Exercise input:
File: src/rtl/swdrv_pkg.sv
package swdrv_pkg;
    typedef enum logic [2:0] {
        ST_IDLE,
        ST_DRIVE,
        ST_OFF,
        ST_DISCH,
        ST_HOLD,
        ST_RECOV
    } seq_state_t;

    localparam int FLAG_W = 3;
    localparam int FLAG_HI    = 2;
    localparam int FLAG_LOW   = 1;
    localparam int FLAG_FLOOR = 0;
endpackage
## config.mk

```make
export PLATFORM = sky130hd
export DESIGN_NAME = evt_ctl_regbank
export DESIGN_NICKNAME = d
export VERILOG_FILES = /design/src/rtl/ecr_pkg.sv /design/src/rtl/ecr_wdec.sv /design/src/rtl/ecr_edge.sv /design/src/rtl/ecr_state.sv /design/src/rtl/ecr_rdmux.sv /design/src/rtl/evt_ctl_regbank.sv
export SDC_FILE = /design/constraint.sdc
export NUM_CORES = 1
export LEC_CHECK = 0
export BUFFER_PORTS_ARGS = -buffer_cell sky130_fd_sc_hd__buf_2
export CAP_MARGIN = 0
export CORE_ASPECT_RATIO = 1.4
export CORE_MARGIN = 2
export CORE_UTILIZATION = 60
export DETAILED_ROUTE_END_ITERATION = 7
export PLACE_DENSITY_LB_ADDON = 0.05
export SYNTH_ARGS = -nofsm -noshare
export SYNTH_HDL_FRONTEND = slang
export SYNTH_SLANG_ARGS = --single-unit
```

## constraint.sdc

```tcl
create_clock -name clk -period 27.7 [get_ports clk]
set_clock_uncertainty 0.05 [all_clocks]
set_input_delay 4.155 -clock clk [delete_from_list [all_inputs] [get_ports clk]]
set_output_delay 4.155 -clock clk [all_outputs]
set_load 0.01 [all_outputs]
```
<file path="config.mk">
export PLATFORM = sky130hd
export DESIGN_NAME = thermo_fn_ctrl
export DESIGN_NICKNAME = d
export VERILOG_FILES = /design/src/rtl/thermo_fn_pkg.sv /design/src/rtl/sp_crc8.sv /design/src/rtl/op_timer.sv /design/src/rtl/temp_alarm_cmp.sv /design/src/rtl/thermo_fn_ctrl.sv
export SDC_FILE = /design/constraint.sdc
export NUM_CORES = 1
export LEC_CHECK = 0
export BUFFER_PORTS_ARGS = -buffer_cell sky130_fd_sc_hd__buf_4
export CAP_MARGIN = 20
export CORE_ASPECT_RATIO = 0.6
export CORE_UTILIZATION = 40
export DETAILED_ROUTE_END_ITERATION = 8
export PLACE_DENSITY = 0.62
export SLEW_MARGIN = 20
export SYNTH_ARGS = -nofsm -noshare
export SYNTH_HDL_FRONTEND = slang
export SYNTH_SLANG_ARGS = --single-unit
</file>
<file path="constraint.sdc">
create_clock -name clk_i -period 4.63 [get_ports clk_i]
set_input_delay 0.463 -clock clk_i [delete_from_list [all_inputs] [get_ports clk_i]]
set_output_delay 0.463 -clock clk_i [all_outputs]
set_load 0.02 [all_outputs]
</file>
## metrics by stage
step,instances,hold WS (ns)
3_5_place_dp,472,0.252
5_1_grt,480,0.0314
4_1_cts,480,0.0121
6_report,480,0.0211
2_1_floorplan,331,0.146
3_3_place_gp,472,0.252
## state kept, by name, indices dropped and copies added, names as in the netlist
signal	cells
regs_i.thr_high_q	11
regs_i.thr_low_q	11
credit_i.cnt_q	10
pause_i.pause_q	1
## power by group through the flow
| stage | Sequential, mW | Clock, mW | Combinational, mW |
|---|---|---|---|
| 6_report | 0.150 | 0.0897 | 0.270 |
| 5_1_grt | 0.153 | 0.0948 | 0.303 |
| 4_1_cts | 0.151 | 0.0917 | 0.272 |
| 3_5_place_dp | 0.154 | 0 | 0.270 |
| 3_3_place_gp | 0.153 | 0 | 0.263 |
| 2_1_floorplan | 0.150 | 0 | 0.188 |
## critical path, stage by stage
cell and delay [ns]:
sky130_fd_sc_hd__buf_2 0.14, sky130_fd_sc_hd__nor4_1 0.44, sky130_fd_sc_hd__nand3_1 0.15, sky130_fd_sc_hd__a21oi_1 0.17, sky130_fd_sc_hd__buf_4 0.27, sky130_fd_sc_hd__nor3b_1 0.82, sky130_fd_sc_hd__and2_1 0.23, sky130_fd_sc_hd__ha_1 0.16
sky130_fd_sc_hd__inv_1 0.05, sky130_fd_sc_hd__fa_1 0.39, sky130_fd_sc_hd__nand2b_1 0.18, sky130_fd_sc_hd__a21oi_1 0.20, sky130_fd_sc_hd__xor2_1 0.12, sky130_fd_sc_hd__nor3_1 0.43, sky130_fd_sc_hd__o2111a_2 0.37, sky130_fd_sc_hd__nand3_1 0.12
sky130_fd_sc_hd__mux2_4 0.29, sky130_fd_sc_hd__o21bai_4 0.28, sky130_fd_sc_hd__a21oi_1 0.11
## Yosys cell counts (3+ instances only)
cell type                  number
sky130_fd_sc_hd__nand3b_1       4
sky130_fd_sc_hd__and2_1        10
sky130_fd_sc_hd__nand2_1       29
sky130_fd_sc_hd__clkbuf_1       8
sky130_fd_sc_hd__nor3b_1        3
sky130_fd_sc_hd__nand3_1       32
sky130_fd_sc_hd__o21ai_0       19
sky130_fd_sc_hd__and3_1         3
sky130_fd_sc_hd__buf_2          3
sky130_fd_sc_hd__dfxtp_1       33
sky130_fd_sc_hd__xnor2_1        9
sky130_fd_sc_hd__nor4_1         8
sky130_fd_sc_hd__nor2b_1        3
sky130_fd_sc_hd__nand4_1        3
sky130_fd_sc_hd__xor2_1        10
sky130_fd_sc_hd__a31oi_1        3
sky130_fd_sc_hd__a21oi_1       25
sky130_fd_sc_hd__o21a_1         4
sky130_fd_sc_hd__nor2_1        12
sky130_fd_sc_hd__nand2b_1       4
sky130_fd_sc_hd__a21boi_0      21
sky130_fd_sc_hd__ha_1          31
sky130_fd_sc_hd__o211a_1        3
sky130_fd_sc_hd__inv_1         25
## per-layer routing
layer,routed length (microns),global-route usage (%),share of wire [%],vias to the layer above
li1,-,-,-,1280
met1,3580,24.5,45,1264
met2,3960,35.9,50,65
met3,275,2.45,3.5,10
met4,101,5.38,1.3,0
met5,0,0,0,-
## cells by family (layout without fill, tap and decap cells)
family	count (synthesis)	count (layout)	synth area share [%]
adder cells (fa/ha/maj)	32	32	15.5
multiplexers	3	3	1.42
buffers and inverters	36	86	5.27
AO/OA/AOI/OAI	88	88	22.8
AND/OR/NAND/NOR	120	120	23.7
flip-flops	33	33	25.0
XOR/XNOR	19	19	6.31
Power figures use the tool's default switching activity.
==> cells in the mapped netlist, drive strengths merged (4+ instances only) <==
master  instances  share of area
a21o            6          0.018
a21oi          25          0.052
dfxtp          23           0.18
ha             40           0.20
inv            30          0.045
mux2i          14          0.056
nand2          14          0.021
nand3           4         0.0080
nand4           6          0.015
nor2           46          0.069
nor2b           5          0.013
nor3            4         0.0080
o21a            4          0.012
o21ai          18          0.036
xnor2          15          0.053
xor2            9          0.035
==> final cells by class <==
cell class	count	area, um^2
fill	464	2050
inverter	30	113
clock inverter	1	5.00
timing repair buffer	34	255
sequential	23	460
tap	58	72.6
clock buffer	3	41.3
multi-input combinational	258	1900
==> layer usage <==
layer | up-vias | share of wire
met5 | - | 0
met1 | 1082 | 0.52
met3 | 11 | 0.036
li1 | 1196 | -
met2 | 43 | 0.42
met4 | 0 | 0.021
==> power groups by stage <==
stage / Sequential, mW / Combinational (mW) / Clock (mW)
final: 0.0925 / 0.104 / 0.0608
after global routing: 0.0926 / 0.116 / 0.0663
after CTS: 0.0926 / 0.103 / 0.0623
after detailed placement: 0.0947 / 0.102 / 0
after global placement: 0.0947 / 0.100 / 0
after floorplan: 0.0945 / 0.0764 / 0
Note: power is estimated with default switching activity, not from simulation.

Exercise objective:
Only one part of the material above is to be transcribed, namely the lines starting with the line that has "## metrics by stage" and going on through the line that has "sky130_fd_sc_hd__inv_1 0.05, sky130_fd_sc_hd__fa_1", exactly as they stand.

Answer to this exercise:
## metrics by stage
step,instances,hold WS (ns)
3_5_place_dp,472,0.252
5_1_grt,480,0.0314
4_1_cts,480,0.0121
6_report,480,0.0211
2_1_floorplan,331,0.146
3_3_place_gp,472,0.252
## state kept, by name, indices dropped and copies added, names as in the netlist
signal	cells
regs_i.thr_high_q	11
regs_i.thr_low_q	11
credit_i.cnt_q	10
pause_i.pause_q	1
## power by group through the flow
| stage | Sequential, mW | Clock, mW | Combinational, mW |
|---|---|---|---|
| 6_report | 0.150 | 0.0897 | 0.270 |
| 5_1_grt | 0.153 | 0.0948 | 0.303 |
| 4_1_cts | 0.151 | 0.0917 | 0.272 |
| 3_5_place_dp | 0.154 | 0 | 0.270 |
| 3_3_place_gp | 0.153 | 0 | 0.263 |
| 2_1_floorplan | 0.150 | 0 | 0.188 |
## critical path, stage by stage
cell and delay [ns]:
sky130_fd_sc_hd__buf_2 0.14, sky130_fd_sc_hd__nor4_1 0.44, sky130_fd_sc_hd__nand3_1 0.15, sky130_fd_sc_hd__a21oi_1 0.17, sky130_fd_sc_hd__buf_4 0.27, sky130_fd_sc_hd__nor3b_1 0.82, sky130_fd_sc_hd__and2_1 0.23, sky130_fd_sc_hd__ha_1 0.16
sky130_fd_sc_hd__inv_1 0.05, sky130_fd_sc_hd__fa_1 0.39, sky130_fd_sc_hd__nand2b_1 0.18, sky130_fd_sc_hd__a21oi_1 0.20, sky130_fd_sc_hd__xor2_1 0.12, sky130_fd_sc_hd__nor3_1 0.43, sky130_fd_sc_hd__o2111a_2 0.37, sky130_fd_sc_hd__nand3_1 0.12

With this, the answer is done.